Puede cualquier aprendizaje acabar representando a la prohibida investigación sexual, en cuyo caso
sucumbirá también a la prohibición y se verá seriamente perturbado, ya sea que se inhiba completamente
o se convierta en una rumiación obsesiva que a nada conduce. O bien puede el Súper Yo, en tanto Ideal,
demandar el cumplimiento de una perfección imposible, que deprime al Yo y anula toda posible ganancia
de placer en el aprendizaje
La solución ideal consistirá en una sublimación exitosa, que destine la energía de la sexualidad infantil
reprimida a la adquisición y producción de conocimientos. Implica un recurso narcisista: imposibilitado de
destinar su libido al objeto, el Yo elige amarse a sí mismo, en la confianza de que algún día logrará alcanzar
la perfección, cuando se iguale al Ideal y el conocimiento adquirido llegue a ser una “bella totalidad”. Con
esto cuenta la escuela: Corresponde al momento en que el niño comienza su tránsito institucional, cuando
los padres caen de su pedestal ideal y otros, fuera de la familia, se acercan a ese lugar privilegiado.
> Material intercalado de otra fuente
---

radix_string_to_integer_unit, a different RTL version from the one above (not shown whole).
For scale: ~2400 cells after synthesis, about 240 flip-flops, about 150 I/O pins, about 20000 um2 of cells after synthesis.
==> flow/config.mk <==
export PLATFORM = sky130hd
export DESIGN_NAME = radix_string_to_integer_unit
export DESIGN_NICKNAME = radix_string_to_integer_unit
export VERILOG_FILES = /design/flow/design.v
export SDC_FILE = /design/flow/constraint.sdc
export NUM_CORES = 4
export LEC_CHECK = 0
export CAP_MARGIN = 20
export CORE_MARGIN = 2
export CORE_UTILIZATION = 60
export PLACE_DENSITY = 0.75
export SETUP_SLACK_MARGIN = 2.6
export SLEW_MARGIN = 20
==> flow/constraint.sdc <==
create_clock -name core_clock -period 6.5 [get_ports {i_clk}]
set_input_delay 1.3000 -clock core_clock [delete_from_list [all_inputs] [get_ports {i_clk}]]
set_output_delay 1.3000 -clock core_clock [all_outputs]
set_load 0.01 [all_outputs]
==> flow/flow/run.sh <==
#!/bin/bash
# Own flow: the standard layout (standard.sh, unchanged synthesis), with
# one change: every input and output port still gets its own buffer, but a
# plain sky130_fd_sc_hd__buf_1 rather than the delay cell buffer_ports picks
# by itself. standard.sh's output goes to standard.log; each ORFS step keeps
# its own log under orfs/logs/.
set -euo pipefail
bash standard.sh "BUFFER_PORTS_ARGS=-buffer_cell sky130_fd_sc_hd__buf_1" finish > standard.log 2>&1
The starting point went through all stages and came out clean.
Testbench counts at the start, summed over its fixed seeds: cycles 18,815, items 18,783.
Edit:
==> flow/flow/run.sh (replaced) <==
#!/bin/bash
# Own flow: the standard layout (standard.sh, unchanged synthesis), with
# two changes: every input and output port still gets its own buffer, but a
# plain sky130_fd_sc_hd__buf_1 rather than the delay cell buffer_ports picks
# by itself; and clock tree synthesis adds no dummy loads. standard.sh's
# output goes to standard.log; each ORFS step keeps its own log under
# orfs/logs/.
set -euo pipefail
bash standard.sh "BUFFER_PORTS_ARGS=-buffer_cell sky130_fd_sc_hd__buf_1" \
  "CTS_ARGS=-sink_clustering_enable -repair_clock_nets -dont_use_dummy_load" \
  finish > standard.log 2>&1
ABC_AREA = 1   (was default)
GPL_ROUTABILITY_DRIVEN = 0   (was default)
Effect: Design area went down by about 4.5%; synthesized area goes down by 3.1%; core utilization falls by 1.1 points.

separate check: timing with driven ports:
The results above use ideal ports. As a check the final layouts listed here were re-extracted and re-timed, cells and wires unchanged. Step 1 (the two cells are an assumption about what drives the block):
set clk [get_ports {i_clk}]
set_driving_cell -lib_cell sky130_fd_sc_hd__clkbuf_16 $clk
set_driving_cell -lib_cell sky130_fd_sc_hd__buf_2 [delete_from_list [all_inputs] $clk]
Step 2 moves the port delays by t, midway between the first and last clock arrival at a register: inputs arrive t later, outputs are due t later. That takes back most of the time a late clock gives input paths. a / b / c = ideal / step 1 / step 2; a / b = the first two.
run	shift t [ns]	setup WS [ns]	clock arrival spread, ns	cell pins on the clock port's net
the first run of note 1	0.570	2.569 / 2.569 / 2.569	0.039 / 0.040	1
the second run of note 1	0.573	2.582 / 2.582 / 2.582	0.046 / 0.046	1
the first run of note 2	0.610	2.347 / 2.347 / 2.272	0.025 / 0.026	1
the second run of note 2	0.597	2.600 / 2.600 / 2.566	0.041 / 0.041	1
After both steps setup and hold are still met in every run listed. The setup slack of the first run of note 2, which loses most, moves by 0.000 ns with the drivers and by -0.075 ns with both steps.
Source: an optimization exercise on an open RTL-to-GDS flow (aim: small area and a short achievable clock period). Production flows keep margins and buffers that such runs may drop. Where RTL was checked, it was by simulation tests only, not by an equivalence proof against the original. Power is estimated from default activity; no workload was simulated.

## region
module region (
    input  logic                                     clk,
    input  logic                                     rst_n,
    input  logic [4-1:0]                re,
    input  logic [2*4-1:0]              rsel,
    input  logic [5*4-1:0] raddr,
    input  logic [4-1:0]                we,
    input  logic [2*4-1:0]              wsel,
    input  logic [5*4-1:0] waddr,
    input  logic [16*4-1:0] wdata,
    output logic [4-1:0]                rvalid,
    output logic [16*4-1:0] rdata,
    output logic                                     empty,
    output logic                                     almostfull
);
Size: roughly 2900 cells after synthesis, about 1200 flip-flops, about 200 I/O pins.
export LEC_CHECK = 0
export CAP_MARGIN = 20
export CORE_MARGIN = 2
export CORE_UTILIZATION = 50
export CTS_CLUSTER_DIAMETER = 80
export CTS_CLUSTER_SIZE = 25
export SETUP_SLACK_MARGIN = 1.9
export SLEW_MARGIN = 20
export SYNTH_HIERARCHICAL = 1
create_clock -name core_clock -period 4.0 [get_ports {clk}]
standard.sh (not shown) runs the stock make flow with config.mk's settings and CLKGATE_MAP_FILE= SYNTH_SCRIPT=/design/flow/synth_recipe.tcl, a recipe that flattens the netlist after the stock synthesis.
==> flow/flow/run.sh <==
#!/bin/bash
# Layout flow: the standard ORFS flow (standard.sh), unchanged synthesis,
# with plain buffers on the ports instead of the delay cells buffer_ports
# picks by default, and a clock tree without dummy loads. Each step's output
# goes to a log of its own here.
set -euo pipefail
export BUFFER_PORTS_ARGS="-buffer_cell sky130_fd_sc_hd__buf_2"
export CTS_ARGS="-sink_clustering_enable -repair_clock_nets -sink_clustering_size 25 -sink_clustering_max_diameter 80 -dont_use_dummy_load"
bash standard.sh synth > synth.log 2>&1
bash standard.sh floorplan > floorplan.log 2>&1
bash standard.sh place > place.log 2>&1
bash standard.sh cts > cts.log 2>&1
bash standard.sh route > route.log 2>&1
bash standard.sh finish > finish.log 2>&1
Then changed:
==> flow/flow/run.sh (replaced) <==
#!/bin/bash
# Layout flow: the standard ORFS flow (standard.sh), unchanged synthesis,
# with plain buffers on the ports instead of the delay cells buffer_ports
# picks by default. Each step's output goes to a log of its own here.
set -euo pipefail
export BUFFER_PORTS_ARGS="-buffer_cell sky130_fd_sc_hd__buf_2"
bash standard.sh synth > synth.log 2>&1
bash standard.sh floorplan > floorplan.log 2>&1
bash standard.sh place > place.log 2>&1
bash standard.sh cts > cts.log 2>&1
bash standard.sh route > route.log 2>&1
bash standard.sh finish > finish.log 2>&1
CORE_UTILIZATION = 55   (was 50)
SETUP_SLACK_MARGIN = 1.8   (was 1.9)
Result: Routed wire length goes up by 2.5%; clock skew barely changes; core utilization came out higher by 5.1 points; via count hardly moves; global-route usage grows by 3.2 points; register-to-register slack gets worse by 0.11 ns; clock power came out higher by 14%; worst hold slack loses 0.028 ns; final area goes down by 0.33%; power increases by 3.3%; die area drops by 9.0%.
This design comes from an exercise in tuning for small area, a short achievable clock period and few clock cycles per item on the open sky130 flow, not from production work.
RTL that was checked went through simulation tests only; none was proved equivalent to the original.
The RTL of run 6 was laid out without a check of its function.

==> flow/design.v <==
`default_nettype none
package sw_pkg;
    localparam int REF_MAX_LEN  = 16;
    localparam int READ_MAX_LEN = 8;
    localparam int SW           = 6;
endpackage
`default_nettype wire
`timescale 1ns/1ps
`default_nettype none
module sw_seq_loader (
    input  logic        clk,
    input  logic        rst,
    input  logic        i_valid,
    input  logic [31:0] i_ref_seq,
    input  logic [15:0] i_read_seq,
    input  logic [4:0]  i_ref_len,
    input  logic [3:0]  i_read_len,
    input  logic        i_credit_ok,
    output logic        o_ready,
    output logic        o_start,
    output logic [7:0]  o_match,
    output logic [3:0]  o_read_len,
    output logic        o_first,
    output logic        o_last
);
    logic       run;
    logic [3:0] cnt;
    logic       active;
    logic [1:0] ref_base;
    assign o_start  = !run && i_valid && i_credit_ok;
    assign active   = run || o_start;
    assign ref_base = i_ref_seq[2*cnt +: 2];
    always_ff @(posedge clk or posedge rst) begin
        if (rst) begin
            run     <= 1'b0;
            cnt     <= '0;
            o_ready <= 1'b0;
            o_last  <= 1'b0;
        end else begin
            o_last  <= active && ({1'b0, cnt} + 5'd1 == i_ref_len);
            o_ready <= active && !o_ready && ({1'b0, cnt} + 5'd2 >= i_ref_len);
            if (o_ready) begin
                run <= 1'b0;
                cnt <= '0;
            end else if (active) begin
                run <= 1'b1;
                cnt <= cnt + 4'd1;
            end
        end
    end
    always_ff @(posedge clk) begin
        o_first <= o_start;
        for (int r = 0; r < sw_pkg::READ_MAX_LEN; r++) begin
            o_match[r] <= (ref_base == i_read_seq[2*r +: 2]);
        end
        o_read_len <= i_read_len;
    end
endmodule
`default_nettype wire
`timescale 1ns/1ps
`default_nettype none
module sw_pe #(
    parameter int ROW = 0
) (
    input  logic       i_first,
    input  logic       i_match,
    input  logic [5:0] i_left_ht,
    input  logic [5:0] i_left_et,
    input  logic [5:0] i_diag_ht,
    output logic [5:0] o_et,
    output logic [5:0] o_key,
    output logic [5:0] o_self
);
    function automatic logic gt(input logic [5:0] a, input logic [5:0] b);
        logic g;
        g = 1'b0;
        for (int i = 0; i < 6; i++) begin
            g = (a[i] & ~b[i]) | (a[i] & g) | (~b[i] & g);
        end
        gt = g;
    endfunction
    localparam logic [5:0] KMASK = 6'((1 << $clog2(6 * ROW + 8)) - 1);
    logic [5:0] a2;
    logic [5:0] b2;
    logic [5:0] d2;
    logic       a_gt_b;
    logic       d_top;
    logic       s_d;
    logic       s_a;
    logic       s_b;
    assign a2 = KMASK & 6'(int'(i_left_et) - 1);
    assign b2 = KMASK & ((int'(i_left_ht) > ROW + 7) ? 6'(int'(i_left_ht) - 5) : 6'(ROW + 2));
    generate
        if (ROW == 0) begin : g_top
            assign d2 = i_match ? 6'd7 : 6'd2;
        end else begin : g_below
            assign d2 = KMASK & (i_diag_ht + {!i_match, !i_match, !i_match, 1'b1, 1'b0, !i_match});
        end
    endgenerate
    assign a_gt_b = gt(a2, b2);
    assign d_top  = !gt(a2, d2) && !gt(b2, d2);
    assign s_d    = !i_first && d_top;
    assign s_a    = !i_first && !d_top && a_gt_b;
    assign s_b    = !i_first && !d_top && !a_gt_b;
    assign o_et   = i_first ? 6'(ROW + 2) : (a_gt_b ? a2 : b2);
    assign o_key  = ({6{s_d}} & d2) | ({6{s_a}} & a2) | ({6{s_b}} & b2)
                  | ({6{i_first}} & (i_match ? 6'(ROW + 7) : 6'(ROW + 2)));
    assign o_self = o_key + 6'd2;
endmodule
`default_nettype wire
`timescale 1ns/1ps
`default_nettype none
module sw_pe_array (
    input  logic        clk,
    input  logic        rst,
    input  logic [7:0]  i_match,
    input  logic        i_first,
    input  logic        i_last,
    output logic [47:0] o_ht,
    output logic        o_first,
    output logic        o_last
);
    localparam int N = sw_pkg::READ_MAX_LEN;
    function automatic logic gt(input logic [5:0] a, input logic [5:0] b);
        logic g;
        g = 1'b0;
        for (int i = 0; i < 6; i++) begin
            g = (a[i] & ~b[i]) | (a[i] & g) | (~b[i] & g);
        end
        gt = g;
    endfunction
    function automatic logic [5:0] max2(input logic [5:0] a, input logic [5:0] b);
        max2 = gt(b, a) ? b : a;
    endfunction
    function automatic logic [5:0] max3(input logic [5:0] a, input logic [5:0] b,
                                        input logic [5:0] c);
        logic ab;
        logic ac;
        logic bc;
        ab = !gt(b, a);
        ac = !gt(c, a);
        bc = !gt(c, b);
        max3 = ({6{ab && ac}} & a) | ({6{!ab && bc}} & b) | ({6{!ac && !bc}} & c);
    endfunction
    function automatic logic [5:0] max4(input logic [5:0] a, input logic [5:0] b,
                                        input logic [5:0] c, input logic [5:0] d);
        logic ab;
        logic ac;
        logic ad;
        logic bc;
        logic bd;
        logic cd;
        ab = !gt(b, a);
        ac = !gt(c, a);
        ad = !gt(d, a);
        bc = !gt(c, b);
        bd = !gt(d, b);
        cd = !gt(d, c);
        max4 = ({6{ab && ac && ad}} & a) | ({6{!ab && bc && bd}} & b)
             | ({6{!ac && !bc && cd}} & c) | ({6{!ad && !bd && !cd}} & d);
    endfunction
    function automatic logic gt_p2(input logic [5:0] a, input logic [5:0] b);
        logic g;
        g = 1'b1;
        for (int k = 5; k >= 0; k--) begin
            g = !gt(6'(b >> (k + 1)), 6'(a >> (k + 1))) || (a[k] && !b[k] && g);
        end
        gt_p2 = g;
    endfunction
    function automatic logic [5:0] top2(input logic [5:0] k, input logic [5:0] m);
        top2 = gt_p2(k, m) ? 6'(k + 6'd2) : m;
    endfunction
    function automatic logic [5:0] top3(input logic [5:0] k, input logic [5:0] m1,
                                        input logic [5:0] m2);
        logic s1;
        logic s2;
        logic m21;
        s1  = gt_p2(k, m1);
        s2  = gt_p2(k, m2);
        m21 = gt(m2, m1);
        top3 = ({6{s1 && s2}} & 6'(k + 6'd2)) | ({6{!s1 && !m21}} & m1) | ({6{!s2 && m21}} & m2);
    endfunction
    function automatic int ht_bits(input int r);
        ht_bits = $clog2(6 * r + 10);
    endfunction
    function automatic int e_bits(input int r);
        e_bits = $clog2(6 * r + 5);
    endfunction
    logic [5:0] ht   [0:N-1];
    logic [5:0] e    [0:N-1];
    logic [5:0] e_n  [0:N-1];
    logic [5:0] key  [0:N-1];
    logic [5:0] self [0:N-1];
    logic [5:0] ht_n [0:N-1];
    generate
        for (genvar r = 0; r < N; r++) begin : g_row
            localparam int HB = ht_bits(r);
            localparam int EB = e_bits(r);
            logic [HB-1:0] ht_q;
            logic [EB-1:0] e_q;
            logic [5:0]    diag;
            assign ht[r] = 6'(ht_q);
            assign e[r]  = 6'(e_q);
            if (r == 0) begin : g_top
                assign diag = '0;
            end else begin : g_below
                assign diag = ht[r-1];
            end
            sw_pe #(.ROW(r)) pe_inst (
                .i_first   (i_first),
                .i_match   (i_match[r]),
                .i_left_ht (ht[r]),
                .i_left_et (e[r]),
                .i_diag_ht (diag),
                .o_et      (e_n[r]),
                .o_key     (key[r]),
                .o_self    (self[r])
            );
            always_ff @(posedge clk) begin
                ht_q <= HB'(ht_n[r]);
                e_q  <= EB'(e_n[r]);
            end
        end
    endgenerate
    logic [5:0] m01;
    logic [5:0] m012;
    logic [5:0] m0123;
    logic [5:0] m45;
    logic [5:0] m456;
    assign m01   = max2(key[0], key[1]);
    assign m012  = max3(key[0], key[1], key[2]);
    assign m0123 = max4(key[0], key[1], key[2], key[3]);
    assign m45   = max2(key[4], key[5]);
    assign m456  = max3(key[4], key[5], key[6]);
    assign ht_n[0] = self[0];
    assign ht_n[1] = top2(key[1], key[0]);
    assign ht_n[2] = top2(key[2], m01);
    assign ht_n[3] = top2(key[3], m012);
    assign ht_n[4] = top2(key[4], m0123);
    assign ht_n[5] = top3(key[5], m0123, key[4]);
    assign ht_n[6] = top3(key[6], m0123, m45);
    assign ht_n[7] = top3(key[7], m0123, m456);
    always_ff @(posedge clk or posedge rst) begin
        if (rst) begin
            o_last <= 1'b0;
        end else begin
            o_last <= i_last;
        end
    end
    always_ff @(posedge clk) begin
        o_first <= i_first;
    end
    generate
        for (genvar r = 0; r < N; r++) begin : g_out
            assign o_ht[6*r +: 6] = ht[r];
        end
    endgenerate
endmodule
`default_nettype wire
`timescale 1ns/1ps
`default_nettype none
module sw_max_select (
    input  logic        clk,
    input  logic        rst,
    input  logic        i_start,
    input  logic [47:0] i_ht,
    input  logic [3:0]  i_read_len,
    input  logic        i_first,
    input  logic        i_last,
    input  logic        i_ready,
    output logic        o_credit_ok,
    output logic        o_valid,
    output logic [9:0]  o_score,
    output logic [2:0]  o_row,
    output logic [3:0]  o_column
);
    localparam int N = sw_pkg::READ_MAX_LEN;
    function automatic logic gt(input logic [5:0] a, input logic [5:0] b);
        logic g;
        g = 1'b0;
        for (int i = 0; i < 6; i++) begin
            g = (a[i] & ~b[i]) | (a[i] & g) | (~b[i] & g);
        end
        gt = g;
    endfunction
    function automatic logic gt9(input logic [8:0] a, input logic [8:0] b);
        logic g;
        g = 1'b0;
        for (int i = 0; i < 9; i++) begin
            g = (a[i] & ~b[i]) | (a[i] & g) | (~b[i] & g);
        end
        gt9 = g;
    endfunction
    logic [3:0] read_len;
    logic [7:0] row_en;
    always_ff @(posedge clk) begin
        read_len <= i_read_len;
    end
    always_comb begin
        for (int r = 0; r < N; r++) begin
            row_en[r] = (4'(r) < read_len);
        end
    end
    logic [5:0] h [0:N-1];
    generate
        for (genvar r = 0; r < N; r++) begin : g_h
            localparam logic [5:0] HMASK = 6'((1 << $clog2(5 * r + 6)) - 1);
            assign h[r] = row_en[r] ? (HMASK & 6'(i_ht[6*r +: 6] - 6'(r + 4))) : 6'd0;
        end
    endgenerate
    logic [5:0] s1 [0:3];
    logic [2:0] r1 [0:3];
    logic [5:0] s2 [0:1];
    logic [2:0] r2 [0:1];
    logic [5:0] cmax;
    logic [2:0] crow;
    generate
        for (genvar i = 0; i < 4; i++) begin : g_l1
            logic lo;
            assign lo    = gt(h[2*i+1], h[2*i]);
            assign s1[i] = lo ? h[2*i+1] : h[2*i];
            assign r1[i] = lo ? 3'(2*i+1) : 3'(2*i);
        end
        for (genvar i = 0; i < 2; i++) begin : g_l2
            logic lo;
            assign lo    = gt(s1[2*i+1], s1[2*i]);
            assign s2[i] = lo ? s1[2*i+1] : s1[2*i];
            assign r2[i] = lo ? r1[2*i+1] : r1[2*i];
        end
    endgenerate
    logic lo3;
    assign lo3  = gt(s2[1], s2[0]);
    assign cmax = lo3 ? s2[1] : s2[0];
    assign crow = lo3 ? r2[1] : r2[0];
    logic [5:0]  c_max;
    logic [2:0]  c_row;
    logic        c_first;
    logic        c_last;
    always_ff @(posedge clk or posedge rst) begin
        if (rst) begin
            c_last <= 1'b0;
        end else begin
            c_last <= i_last;
        end
    end
    always_ff @(posedge clk) begin
        c_max   <= cmax;
        c_row   <= crow;
        c_first <= i_first;
    end
    logic [5:0]  b_score;
    logic [2:0]  b_row;
    logic [3:0]  b_col;
    logic        b_full;
    logic [3:0]  col;
    logic        win;
    logic [12:0] n_best;
    assign win    = c_first || gt9({c_max, ~c_row}, {b_score, ~b_row});
    assign n_best = win ? {c_max, c_row, (c_first ? 4'd0 : col)} : {b_score, b_row, b_col};
    logic        take;
    logic        out_free;
    logic [1:0]  inflight;
    logic [12:0] o_data;
    assign take        = o_valid && i_ready;
    assign out_free    = !o_valid || take;
    assign o_credit_ok = !inflight[1] || take;
    always_ff @(posedge clk or posedge rst) begin
        if (rst) begin
            inflight <= '0;
            o_valid  <= 1'b0;
            b_full   <= 1'b0;
        end else begin
            inflight <= inflight + 2'(i_start) - 2'(take);
            if (b_full) begin
                if (out_free) begin
                    o_valid <= 1'b1;
                    b_full  <= 1'b0;
                end
            end else if (c_last) begin
                if (out_free) begin
                    o_valid <= 1'b1;
                end else begin
                    b_full <= 1'b1;
                end
            end else if (take) begin
                o_valid <= 1'b0;
            end
        end
    end
    always_ff @(posedge clk) begin
        col <= c_first ? 4'd1 : col + 4'd1;
        if (!b_full) begin
            {b_score, b_row, b_col} <= n_best;
        end
        if (out_free) begin
            o_data <= b_full ? {b_score, b_row, b_col} : n_best;
        end
    end
    assign o_score  = {4'd0, o_data[12:7]};
    assign o_row    = o_data[6:4];
    assign o_column = o_data[3:0];
endmodule
`default_nettype wire
`timescale 1ns/1ps
`default_nettype none
module sw_core (
    input  logic        clk,
    input  logic        rst,
    input  logic        i_valid,
    input  logic [31:0] i_ref_seq,
    input  logic [15:0] i_read_seq,
    input  logic [4:0]  i_ref_len,
    input  logic [3:0]  i_read_len,
    input  logic        i_ready,
    output logic        o_ready,
    output logic        o_valid,
    output logic [9:0]  o_score,
    output logic [2:0]  o_row,
    output logic [3:0]  o_column
);
    logic        credit_ok;
    logic        start;
    logic [7:0]  match;
    logic [3:0]  c_read_len;
    logic        c_first;
    logic        c_last;
    logic [47:0] ht;
    logic        h_first;
    logic        h_last;
    sw_seq_loader loader_inst (
        .clk         (clk),
        .rst         (rst),
        .i_valid     (i_valid),
        .i_ref_seq   (i_ref_seq),
        .i_read_seq  (i_read_seq),
        .i_ref_len   (i_ref_len),
        .i_read_len  (i_read_len),
        .i_credit_ok (credit_ok),
        .o_ready     (o_ready),
        .o_start     (start),
        .o_match     (match),
        .o_read_len  (c_read_len),
        .o_first     (c_first),
        .o_last      (c_last)
    );
    sw_pe_array array_inst (
        .clk      (clk),
        .rst      (rst),
        .i_match  (match),
        .i_first  (c_first),
        .i_last   (c_last),
        .o_ht     (ht),
        .o_first  (h_first),
        .o_last   (h_last)
    );
    sw_max_select select_inst (
        .clk         (clk),
        .rst         (rst),
        .i_start     (start),
        .i_ht        (ht),
        .i_read_len  (c_read_len),
        .i_first     (h_first),
        .i_last      (h_last),
        .i_ready     (i_ready),
        .o_credit_ok (credit_ok),
        .o_valid     (o_valid),
        .o_score     (o_score),
        .o_row       (o_row),
        .o_column    (o_column)
    );
endmodule
`default_nettype wire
La figura y el vínculo con los otros significativos será desplazada a los maestros, etc. Esto implica que estos
montos de afecto van a perturbar o no, las relaciones y el aprendizaje.
Para Piaget, la evolución afectiva del niño obedece a las mismas leyes que gobiernan a los procesos
cognoscitivos.
La escuela transmite más de lo que pretende –aún cuando los maestros se quejen, a menudo, de que no
logran enseñar todo lo que se proponen-: cabría decir aquí que el estilo es, en parte, también el contenido.